Question on Exercise M4.03

Hi, my question is on the second part of the assignment.

weights = pd.DataFrame([est.coef_ for est in cv_result[‘estimator’]], columns=data.columns)

  1. when I call weights variable, it output a data frame with 8 features, why it does not show the coefficient value in a column?

  2. what does the second parameter columns=data.columns means? Is it telling the est.coef column need to attach with the original dataset with 8 variables?

  3. A bit of out of topic but I would like to learn more on building boxplot. Is it possible to use seaborn?
    Like this code but I am having error on the column name.

import seaborn as sns

col = list(data.columns)
sns.boxplot(data=data, x=‘list(col)’, y=‘weights’)

The error:
ValueError: Could not interpret input ‘list(col)’

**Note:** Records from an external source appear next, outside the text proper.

==> config.mk <==
export PLATFORM = sky130hd
export DESIGN_NAME = nfc_protocol_timer_unit
export DESIGN_NICKNAME = d
export VERILOG_FILES = /design/src/timer_unit_pkg.sv /design/src/nfc_protocol_timer_unit.sv
export VERILOG_INCLUDE_DIRS = /design/src
export SDC_FILE = /design/constraint.sdc
export NUM_CORES = 1
export LEC_CHECK = 0
export BUFFER_PORTS_ARGS = -buffer_cell sky130_fd_sc_hd__buf_2
export CAP_MARGIN = 20
export CORE_UTILIZATION = 55
export CTS_CLUSTER_DIAMETER = 30
export DETAILED_ROUTE_END_ITERATION = 8
export PLACE_DENSITY = 0.79
export SYNTH_ARGS = -nofsm -noshare
export SYNTH_HDL_FRONTEND = slang
export SYNTH_SLANG_ARGS = --single-unit
==> constraint.sdc <==
create_clock -name clk_sys -period 3 [get_ports clk_sys]
set_input_delay 0.3 -clock clk_sys [delete_from_list [all_inputs] [get_ports clk_sys]]
set_output_delay 0.3 -clock clk_sys [all_outputs]
set_load 0.01 [all_outputs]
==> src/timer_unit_defs.svh <==
/*
  Constants for the protocol timer unit: trigger selection codes, reset values
  and timing counts. Assumes inclusion by bare name from the package or module.
*/
`ifndef TIMER_UNIT_DEFS_SVH
`define TIMER_UNIT_DEFS_SVH
// Carrier periods per no-response count, short and long step
`define NRT_STEP_SHORT 13'h0040
`define NRT_STEP_LONG 13'h1000
// Reset values of timer counts
`define COUNT16_RESET 16'h0000
`define COUNT8_RESET 8'h00
`define COUNT13_RESET 13'h0000
// General-purpose trigger selections
`define GPT_TRIG_NONE 2'h0
`define GPT_TRIG_RX_START 2'h1
`define GPT_TRIG_RX_END 2'h2
`define GPT_TRIG_FIELD_OFF 2'h3
`endif

==> src/timer_unit_pkg.sv <==
/*
  Types for the protocol timer unit: operating modes, command strobes and
  state record. Assumes the defs header sits in the same folder.
*/
`include "timer_unit_defs.svh"
package timer_unit_pkg;
  // Operating mode of the surrounding device
  typedef enum logic [2:0] {
    mode_reader = 3'h0,
    mode_active_init = 3'h1,
    mode_active_target = 3'h2,
    mode_bitrate_detect = 3'h3,
    mode_passive_target = 3'h4,
    mode_wakeup = 3'h5,
    mode_power_down = 3'h6
  } op_mode_t;

  // One-cycle direct command strobes from the host
  typedef struct packed {
    logic start_nrt;
    logic stop_nrt;
    logic start_gpt;
    logic start_wut;
    logic stop_all;
  } cmd_t;

  // Link and field events, one-cycle pulses except the rx_busy level
  typedef struct packed {
    logic tx_end;
    logic tx_field_off;
    logic peer_field_on;
    logic rx_start;
    logic rx_end;
    logic rx_busy;
    logic txe_flag_read;
  } event_t;

  // Timer run state
  typedef enum logic [1:0] {
    tmr_idle = 2'b00,
    tmr_run = 2'b01
  } run_t;

  // Complete state of the timer unit
  typedef struct packed {
    run_t nrt_run;
    logic [15:0] nrt_count;
    logic [12:0] nrt_pre;
    run_t fw_run;
    logic [7:0] fw_count;
    run_t gp_run;
    logic [15:0] gp_count;
    run_t wu_run;
    logic [15:0] wu_count;
    logic txe_seen;
    logic rx_on;
    logic irq_nrt;
    logic irq_fw;
    logic irq_gp;
    logic irq_wu;
    logic temp_enable;
  } state_t;
endpackage : timer_unit_pkg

How to correct the code above?

Hi Alvin,
you get the variable cv_results calculating a ten fold cross-validation

cv_results = cross_validate(linear_regression, data, target,
                            cv=10, n_jobs=-1, return_estimator=True,
                            scoring='neg_mean_absolute_error')

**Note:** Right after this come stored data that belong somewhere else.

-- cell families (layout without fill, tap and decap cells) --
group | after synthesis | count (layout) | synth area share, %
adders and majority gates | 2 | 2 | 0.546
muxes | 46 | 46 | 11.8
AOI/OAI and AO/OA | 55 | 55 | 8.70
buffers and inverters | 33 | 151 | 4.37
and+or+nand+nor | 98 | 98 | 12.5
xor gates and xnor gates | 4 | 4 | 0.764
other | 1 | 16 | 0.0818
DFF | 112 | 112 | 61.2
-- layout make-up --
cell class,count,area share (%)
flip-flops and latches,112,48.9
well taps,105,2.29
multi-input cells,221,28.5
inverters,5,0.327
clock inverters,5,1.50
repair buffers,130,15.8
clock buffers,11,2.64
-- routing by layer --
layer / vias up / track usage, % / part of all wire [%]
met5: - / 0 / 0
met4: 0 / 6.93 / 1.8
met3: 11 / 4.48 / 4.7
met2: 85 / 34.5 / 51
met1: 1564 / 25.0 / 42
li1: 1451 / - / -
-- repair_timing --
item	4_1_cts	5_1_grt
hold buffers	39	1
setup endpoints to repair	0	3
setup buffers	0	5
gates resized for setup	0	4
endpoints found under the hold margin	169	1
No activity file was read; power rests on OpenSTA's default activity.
## config.mk

```make
export PLATFORM = sky130hd
export DESIGN_NAME = cod_top
export DESIGN_NICKNAME = d
export VERILOG_FILES = /design/src/inc/cod_pkg.sv /design/src/rtl/cod_top.sv
export SDC_FILE = /design/constraint.sdc
export NUM_CORES = 1
export LEC_CHECK = 0
export ABC_AREA = 1
export BUFFER_PORTS_ARGS = -buffer_cell sky130_fd_sc_hd__clkbuf_2
export CAP_MARGIN = 20
export CELL_PAD_IN_SITES_DETAIL_PLACEMENT = 0
export CELL_PAD_IN_SITES_GLOBAL_PLACEMENT = 1
export CORE_ASPECT_RATIO = 1.1
export CORE_MARGIN = 5
export CORE_UTILIZATION = 46
export CTS_BUF_LIST = sky130_fd_sc_hd__clkbuf_16
export DETAILED_ROUTE_END_ITERATION = 7
export PLACE_DENSITY_LB_ADDON = 0.3
export SYNTH_ARGS = -nofsm -noshare
export SYNTH_HDL_FRONTEND = slang
export SYNTH_SLANG_ARGS = --single-unit
```

## constraint.sdc

```tcl
create_clock -name clk_i -period 6.1 [get_ports clk_i]
set_input_delay 0.61 -clock clk_i [delete_from_list [all_inputs] [get_ports clk_i]]
set_output_delay 0.61 -clock clk_i [all_outputs]
set_load 0.01 [all_outputs]
```
==> src/ifas_map.svh <==
`ifndef IFAS_MAP_SVH
`define IFAS_MAP_SVH
// Geometry
`define IFAS_WORD_W 16
`define IFAS_ADDR_W 12
`define IFAS_NUM_PHASES 20
`define IFAS_TOP_SECTOR 3'h7
`define IFAS_TOP1_SECTOR 3'h6
`define IFAS_ADDR_TOP 12'hfff
`define IFAS_REFRESH_END 12'h77f
`define IFAS_RSV_BYTES 12'h02c
// Timing phases
`define IFAS_T1 5'h01
`define IFAS_T4 5'h04
`define IFAS_T5 5'h05
`define IFAS_T7 5'h07
`define IFAS_T9 5'h09
`define IFAS_T10 5'h0a
`define IFAS_T11 5'h0b
`define IFAS_T17 5'h11
`define IFAS_T19 5'h13
// Opcodes
`define IFAS_OP_OPER 5'h00
`define IFAS_OP_IMM 5'h01
`define IFAS_OP_INC1 5'h02
`define IFAS_OP_INC2 5'h03
`define IFAS_OP_DEC1 5'h04
`define IFAS_OP_JMP 5'h05
`define IFAS_OP_TJMP 5'h06
// Auxiliary adder addends
`define IFAS_ADD_ONE 16'h0001
`define IFAS_ADD_TWO 16'h0002
`define IFAS_ADD_FOUR 16'h0004
`define IFAS_ADD_MINUS1 16'hffff
// Indirect chain bit of a fetched word
`define IFAS_CHAIN_BIT 15
// Register map
`define IFAS_PADDR_W 8
`define IFAS_REG_CTRL 8'h00
`define IFAS_REG_STATUS 8'h04
`define IFAS_REG_PC 8'h08
`define IFAS_REG_CURSOR 8'h0c
`define IFAS_REG_OPERAND 8'h10
`define IFAS_PC_RESET 12'h000
`define IFAS_CTRL_RUN_BIT 0
`endif

==> src/ifas_pkg.sv <==
package ifas_pkg;
    // Instruction word fields, bit 15 down to bit 0
    typedef struct packed {
        logic [4:0] opcode;
        logic indirect;
        logic sector_top;
        logic [8:0] disp;
    } ifas_instr_t;
    typedef struct packed {
        logic sign;
        logic zero;
        logic carry;
    } ifas_flags_t;
    typedef struct packed {
        logic rd;
        logic wr;
        logic [11:0] addr;
        logic [15:0] wdata;
    } ifas_mem_req_t;
    typedef struct packed {
        logic refresh_area;
        logic reserved_area;
        logic indirect;
        ifas_flags_t flags;
        logic exec;
        logic [4:0] phase;
    } ifas_status_t;
    typedef enum logic [2:0] {CLS_OPER, CLS_IMM, CLS_INC, CLS_JMP, CLS_TJMP, CLS_BYTE} ifas_class_t;
    typedef enum logic {CYC_INSTR, CYC_EXEC} ifas_cycle_t;
endpackage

By using the parameter “return_estimator=True” you can access the 10 estimators

cv_results['estimator']

Each estimator has the attribute .coef_ which has the coefficients for each feature. So with this list comprehension

[est.coef_ for est in cv_results['estimator']]

you get a list with 10 lists with 8 (falsely said 10 first) coefficients.

data.columns gives you the name of the feature columns of the dataset.
So with

pd.DataFrame([est.coef_ for est in cv_results['estimator']], columns=data.columns)

you tell Pandas to create a Dataframe using the list of coefficients and give each column the appropriate name.

Hi, just have a look in the seaborn library

https://seaborn.pydata.org/generated/seaborn.boxplot.html

There is explained what x and y have to be:

Parameters:
x, y, hue names of variables in data or vector data, optional

‘list(col)’ is definitely not a column name in data.

Thank you for your reply.

model = LinearRegression()
If using model.coef_[0] , I am unable to print the output of the model coefficient.

Regarding the boxplot, are we need to provide input as a data frame for x and y? The y variable should be coefficient and not weights

The .coef_ attribute is available after fitting the data.

model = LinearRegression()
model.fit(data, target)
print(model.coef_)

With regards to your boxplot question i´m not sure what you want to do.
Imho the terms “coefficients” and “weights” are equivalent.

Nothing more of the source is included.